-- Opening Marker --

<file path="config.mk">
export PLATFORM = sky130hd
export DESIGN_NAME = ialu_div_cell
export DESIGN_NICKNAME = d
export VERILOG_FILES = /design/src/design/ialu_pkg.sv /design/src/design/ialu_div_cell.sv
export SDC_FILE = /design/constraint.sdc
export NUM_CORES = 1
export LEC_CHECK = 0
export ABC_AREA = 1
export BUFFER_PORTS_ARGS = -buffer_cell sky130_fd_sc_hd__buf_2
export CAP_MARGIN = 40
export CORE_MARGIN = 2
export CORE_UTILIZATION = 45
export CTS_CLUSTER_SIZE = 24
export DETAILED_ROUTE_END_ITERATION = 10
export GPL_TIMING_DRIVEN = 0
export PLACE_DENSITY = 0.75
export RECOVER_POWER = 50
export SYNTH_ARGS = -nofsm -noshare
export SYNTH_HDL_FRONTEND = slang
export SYNTH_SLANG_ARGS = --single-unit
</file>
<file path="constraint.sdc">
create_clock -name clk -period 0.8 [get_ports clk]
set_input_delay 0 -clock clk [delete_from_list [all_inputs] [get_ports clk]]
set_output_delay 0 -clock clk [all_outputs]
set_load 0.02 [all_outputs]
</file>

-- Closing Marker --

● **Work required**:
Where the data above reaches the line holding "export DETAILED_ROUTE_END_ITERATION = 10", begin printing, and stop after the line holding "create_clock -name clk". Each line must be reproduced exactly, with nothing else added.

● **Response**:
export DETAILED_ROUTE_END_ITERATION = 10
export GPL_TIMING_DRIVEN = 0
export PLACE_DENSITY = 0.75
export RECOVER_POWER = 50
export SYNTH_ARGS = -nofsm -noshare
export SYNTH_HDL_FRONTEND = slang
export SYNTH_SLANG_ARGS = --single-unit
</file>
<file path="constraint.sdc">
create_clock -name clk -period 0.8 [get_ports clk]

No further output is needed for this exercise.